Seizures and memory problems in epilepsy may have a common cause


Damage to a part of the brain that regulates hyperactivity can contribute to both memory problems and seizures in the most common form of epilepsy, according to a new research.

The study, published recently in the Journal of Neuroscience, may lead to earlier diagnosis of epilepsy and possibly new ways to treat epilepsy and other disorders that share symptoms, like Alzheimer’s disease, traumatic brain injury and autism spectrum disorder.

Temporal lobe epilepsy, marked by seizures in the brain’s centers for learning and memory, affects more than half of the 3.4 million people in the U.S. diagnosed with epilepsy. One part of the temporal lobe, called the dentate gyrus, has long been suspected to work as a gate — helping to manage brain activity by getting choosy about which patterns of brain cells are active and which are silenced.

“You can think of each pattern as representing one memory,” says the lead author. “One pattern represents the first time you visited an art museum. Another, similar pattern is going to represent the second time you went to the museum.”

The unique features of each memory may be subtle — from the specific art you admired, different friends along for the experience or even the time of day — but they are important for guiding specific recollections. Researchers the dentate gyrus helps to discriminate between similar memories, withholding all but the appropriate patterns to prevent confusion.

“In epilepsy, there is this huge rewiring of the dentate gyrus. Some cells die, some new neurons and new connections between neurons are added in the wrong places” the author says. “It’s a dramatic difference from a healthy dentate gyrus.”

This rewiring, along with molecular changes inside each cell, allows seizures to develop. But it’s unclear what effect this reorganization of the dentate gyrus has on memory.

The researchers studied patients asking them to take image recognition tests. These tests revealed the trouble they had discriminating between similar memories relative to healthy people of similar age and gender.

The researchers also studied a mouse model of epilepsy and tested their memory by releasing them repeatedly into an arena with a pair of identical objects. Each time a mouse returned to the arena, one of the objects had been moved to a different location.

“Normal mice noticed and acted like something was different.
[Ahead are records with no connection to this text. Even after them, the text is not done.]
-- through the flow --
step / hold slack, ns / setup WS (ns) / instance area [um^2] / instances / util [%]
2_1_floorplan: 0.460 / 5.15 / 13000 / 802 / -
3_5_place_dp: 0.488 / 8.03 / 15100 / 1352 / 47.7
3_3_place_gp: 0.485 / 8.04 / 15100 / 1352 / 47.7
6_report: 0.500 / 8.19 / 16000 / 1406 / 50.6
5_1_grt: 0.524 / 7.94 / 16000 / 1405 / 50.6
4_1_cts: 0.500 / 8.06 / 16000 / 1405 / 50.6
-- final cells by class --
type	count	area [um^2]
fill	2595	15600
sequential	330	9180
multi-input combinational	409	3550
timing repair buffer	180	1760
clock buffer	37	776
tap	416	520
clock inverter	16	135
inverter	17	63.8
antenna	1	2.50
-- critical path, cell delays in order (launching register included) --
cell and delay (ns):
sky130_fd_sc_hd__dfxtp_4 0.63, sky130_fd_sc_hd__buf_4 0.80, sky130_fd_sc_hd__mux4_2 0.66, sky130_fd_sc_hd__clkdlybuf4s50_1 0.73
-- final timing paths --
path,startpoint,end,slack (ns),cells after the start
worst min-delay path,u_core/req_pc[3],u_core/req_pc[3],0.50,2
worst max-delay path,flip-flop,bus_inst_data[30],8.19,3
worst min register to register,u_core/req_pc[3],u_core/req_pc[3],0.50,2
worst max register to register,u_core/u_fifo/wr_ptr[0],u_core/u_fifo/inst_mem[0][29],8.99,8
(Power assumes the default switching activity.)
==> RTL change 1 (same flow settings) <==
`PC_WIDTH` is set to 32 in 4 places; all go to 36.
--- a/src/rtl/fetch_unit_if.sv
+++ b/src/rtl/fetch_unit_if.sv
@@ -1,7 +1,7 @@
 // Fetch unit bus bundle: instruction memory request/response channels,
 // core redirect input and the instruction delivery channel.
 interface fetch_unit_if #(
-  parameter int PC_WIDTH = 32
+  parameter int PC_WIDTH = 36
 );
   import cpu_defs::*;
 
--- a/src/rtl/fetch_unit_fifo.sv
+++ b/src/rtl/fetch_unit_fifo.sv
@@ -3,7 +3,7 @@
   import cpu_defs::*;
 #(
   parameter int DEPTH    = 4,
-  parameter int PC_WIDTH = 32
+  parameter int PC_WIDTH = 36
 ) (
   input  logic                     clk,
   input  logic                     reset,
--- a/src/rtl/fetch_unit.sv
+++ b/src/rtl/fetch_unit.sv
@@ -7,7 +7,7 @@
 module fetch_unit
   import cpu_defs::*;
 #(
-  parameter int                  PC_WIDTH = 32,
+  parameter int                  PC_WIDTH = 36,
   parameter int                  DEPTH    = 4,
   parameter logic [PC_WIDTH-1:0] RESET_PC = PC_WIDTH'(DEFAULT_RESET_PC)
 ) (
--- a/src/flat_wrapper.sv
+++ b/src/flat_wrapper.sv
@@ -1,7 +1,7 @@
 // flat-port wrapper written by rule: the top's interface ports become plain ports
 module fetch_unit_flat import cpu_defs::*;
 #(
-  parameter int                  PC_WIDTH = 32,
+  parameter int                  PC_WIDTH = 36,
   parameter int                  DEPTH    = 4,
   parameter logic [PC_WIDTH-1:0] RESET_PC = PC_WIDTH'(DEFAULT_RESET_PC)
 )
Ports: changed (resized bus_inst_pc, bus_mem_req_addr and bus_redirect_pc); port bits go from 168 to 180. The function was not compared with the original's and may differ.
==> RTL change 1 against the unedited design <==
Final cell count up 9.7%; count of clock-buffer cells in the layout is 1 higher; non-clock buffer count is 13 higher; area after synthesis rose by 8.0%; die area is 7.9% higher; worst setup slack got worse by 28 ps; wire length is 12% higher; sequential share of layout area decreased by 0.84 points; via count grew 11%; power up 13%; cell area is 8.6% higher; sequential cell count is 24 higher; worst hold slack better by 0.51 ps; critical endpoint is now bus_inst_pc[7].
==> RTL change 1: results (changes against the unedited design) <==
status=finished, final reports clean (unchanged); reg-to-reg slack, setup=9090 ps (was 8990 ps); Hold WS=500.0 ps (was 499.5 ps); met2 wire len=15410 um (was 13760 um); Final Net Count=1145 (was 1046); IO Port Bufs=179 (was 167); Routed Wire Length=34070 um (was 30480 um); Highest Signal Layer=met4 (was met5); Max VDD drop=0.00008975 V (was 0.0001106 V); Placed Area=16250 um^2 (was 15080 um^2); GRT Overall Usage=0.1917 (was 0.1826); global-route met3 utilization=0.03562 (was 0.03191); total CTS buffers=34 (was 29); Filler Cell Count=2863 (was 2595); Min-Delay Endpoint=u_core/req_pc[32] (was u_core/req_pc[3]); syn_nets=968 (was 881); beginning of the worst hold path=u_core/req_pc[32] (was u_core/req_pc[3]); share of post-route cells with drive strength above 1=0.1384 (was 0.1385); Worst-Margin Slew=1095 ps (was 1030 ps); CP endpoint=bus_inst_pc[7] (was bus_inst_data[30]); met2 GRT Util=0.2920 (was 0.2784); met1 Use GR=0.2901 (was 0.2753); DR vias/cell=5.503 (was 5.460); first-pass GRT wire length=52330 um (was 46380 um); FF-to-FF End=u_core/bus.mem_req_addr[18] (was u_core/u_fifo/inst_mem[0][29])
===== src/rtl/mc_pkg.sv =====
// Shared encodings for the multicycle MIPS control unit: opcodes, functs, FSM states and
// datapath select codes.
package mc_pkg;

  localparam logic [5:0] OpRtype = 6'b000000;
  localparam logic [5:0] OpLw    = 6'b100011;
  localparam logic [5:0] OpSw    = 6'b101011;
  localparam logic [5:0] OpBeq   = 6'b000100;
  localparam logic [5:0] OpBne   = 6'b000101;
  localparam logic [5:0] OpAddi  = 6'b001000;
  localparam logic [5:0] OpJ     = 6'b000010;

  localparam logic [5:0] FnAdd = 6'b100000;
  localparam logic [5:0] FnSub = 6'b100010;
  localparam logic [5:0] FnAnd = 6'b100100;
  localparam logic [5:0] FnOr  = 6'b100101;
  localparam logic [5:0] FnSlt = 6'b101010;

  typedef enum logic [3:0] {
    StFetch, StDecode, StMemAdr, StMemRd, StMemWb, StMemWr,
    StExecute, StAluWb, StBranch, StAddiEx, StAddiWb, StJump
  } state_e;

  // AluOpNone parks alucontrol at 000 in states that do not use the ALU.
  localparam logic [1:0] AluOpAdd   = 2'b00;
  localparam logic [1:0] AluOpSub   = 2'b01;
  localparam logic [1:0] AluOpFunct = 2'b10;
  localparam logic [1:0] AluOpNone  = 2'b11;

  localparam logic [2:0] AluCtlAdd = 3'b010;
  localparam logic [2:0] AluCtlSub = 3'b110;
  localparam logic [2:0] AluCtlAnd = 3'b000;
  localparam logic [2:0] AluCtlOr  = 3'b001;
  localparam logic [2:0] AluCtlSlt = 3'b111;

  localparam logic [1:0] SrcBRegB  = 2'd0;
  localparam logic [1:0] SrcBFour  = 2'd1;
  localparam logic [1:0] SrcBImm   = 2'd2;
  localparam logic [1:0] SrcBImmSh = 2'd3;

  localparam logic [1:0] PcSrcAlu    = 2'd0;
  localparam logic [1:0] PcSrcAluOut = 2'd1;
  localparam logic [1:0] PcSrcJump   = 2'd2;

  typedef struct packed {
    logic       ir_write;
    logic       pc_write;
    logic       pc_write_cond;
    logic       iord;
    logic       mem_write;
    logic       mem_read;
    logic       reg_write;
    logic       reg_dst;
    logic       mem_to_reg;
    logic       alu_src_a;
    logic [1:0] alu_src_b;
    logic [1:0] pc_src;
  } ctl_t;

endpackage
$ cat config.mk
export PLATFORM = sky130hd
export DESIGN_NAME = rom_download_writer_flat
export DESIGN_NICKNAME = d
export VERILOG_FILES = /design/src/rtl/rom_download_writer_if.sv /design/src/rtl/rom_download_writer.sv /design/src/flat_wrapper.sv
export SDC_FILE = /design/constraint.sdc
export NUM_CORES = 1
export LEC_CHECK = 0
export BUFFER_PORTS_ARGS = -buffer_cell sky130_fd_sc_hd__buf_2
export CAP_MARGIN = 30
export CORE_AREA = 2 2 178 180
export CTS_BUF_LIST = sky130_fd_sc_hd__clkbuf_16
export CTS_CLUSTER_SIZE = 8
export DETAILED_ROUTE_END_ITERATION = 8
export DIE_AREA = 0 0 180 182
export MAX_ROUTING_LAYER = met4
export SLEW_MARGIN = 5
export SYNTH_ARGS = -nofsm -noshare
export SYNTH_HDL_FRONTEND = slang
export SYNTH_SLANG_ARGS = --single-unit
$ cat constraint.sdc
create_clock -name clk -period 3.7 [get_ports clk]
set_input_delay 1.11 -clock clk [delete_from_list [all_inputs] [get_ports clk]]
set_output_delay 1.11 -clock clk [all_outputs]
set_load 0.01 [all_outputs]
===== config.mk =====
export PLATFORM = sky130hd
export DESIGN_NAME = reg_file_sb
export DESIGN_NICKNAME = d
export VERILOG_FILES = /design/src/rtl/reg_file_sb.sv
export SDC_FILE = /design/constraint.sdc
export NUM_CORES = 1
export LEC_CHECK = 0
export ABC_AREA = 1
export CORE_MARGIN = 8
export CORE_UTILIZATION = 55
export DETAILED_ROUTE_END_ITERATION = 6
export PLACE_DENSITY = 0.82
export SLEW_MARGIN = 15
export SYNTH_ARGS = -nofsm -noshare
export SYNTH_HDL_FRONTEND = slang
export SYNTH_SLANG_ARGS = --single-unit

===== constraint.sdc =====
create_clock -name clk -period 2.55 [get_ports clk]
set_clock_uncertainty 0.2 [all_clocks]
set_input_delay 0.3825 -clock clk [delete_from_list [all_inputs] [get_ports clk]]
set_output_delay 0.3825 -clock clk [all_outputs]
set_load 0.02 [all_outputs]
They spent extra time exploring the object that was in a new location,” the senior author said. “Mice with epilepsy explored, but they did not show a preference for any object; they behaved as if nothing had changed, confusing the new situation with their memory of the old one.”

Looking for the cause of that confusion, the lead examined brain tissue taken from the mice that had undergone memory testing. With a series of specific electrical pulses, the author stimulated the nerve fibers that serve as inputs to the dentate gyrus and recorded the patterns of neuronal activity at the output of the dentate gate.

In healthy mice, similar input patterns were transformed by the dentate gyrus network into easily distinguishable patterns of output activity. The input patterns simulated different but similar memories. In epileptic mice, that process was broken. A subset of the neurons was not doing its job to separate patterns. Instead of transmitting a single impulse from the electrodes, the epileptic neurons would pass along bursts of pulses.

“We wonder if the same deficits in dentate gyrus function that cause memory problems are simultaneously causing susceptibility to these seizures,” the senior author says. “That abnormal activity leads to over-excitation, and that’s how seizures happen.”

“Identifying markers to specifically target pathological neurons could allow treatment of both seizures and memory symptoms with fewer side effects than current anti-seizure drugs,” the lead says.

Because memory problems often precede the seizure that leads to an epilepsy diagnosis, they could be used to diagnose patients earlier.

“Take a person who's had a head injury: They could evaluate their own memory regularly, using inexpensive and noninvasive computer-based tests like we used,” the senior author says. “If they start showing progressive deficits, a clinician could propose treatment to make sure they never have a first seizure.”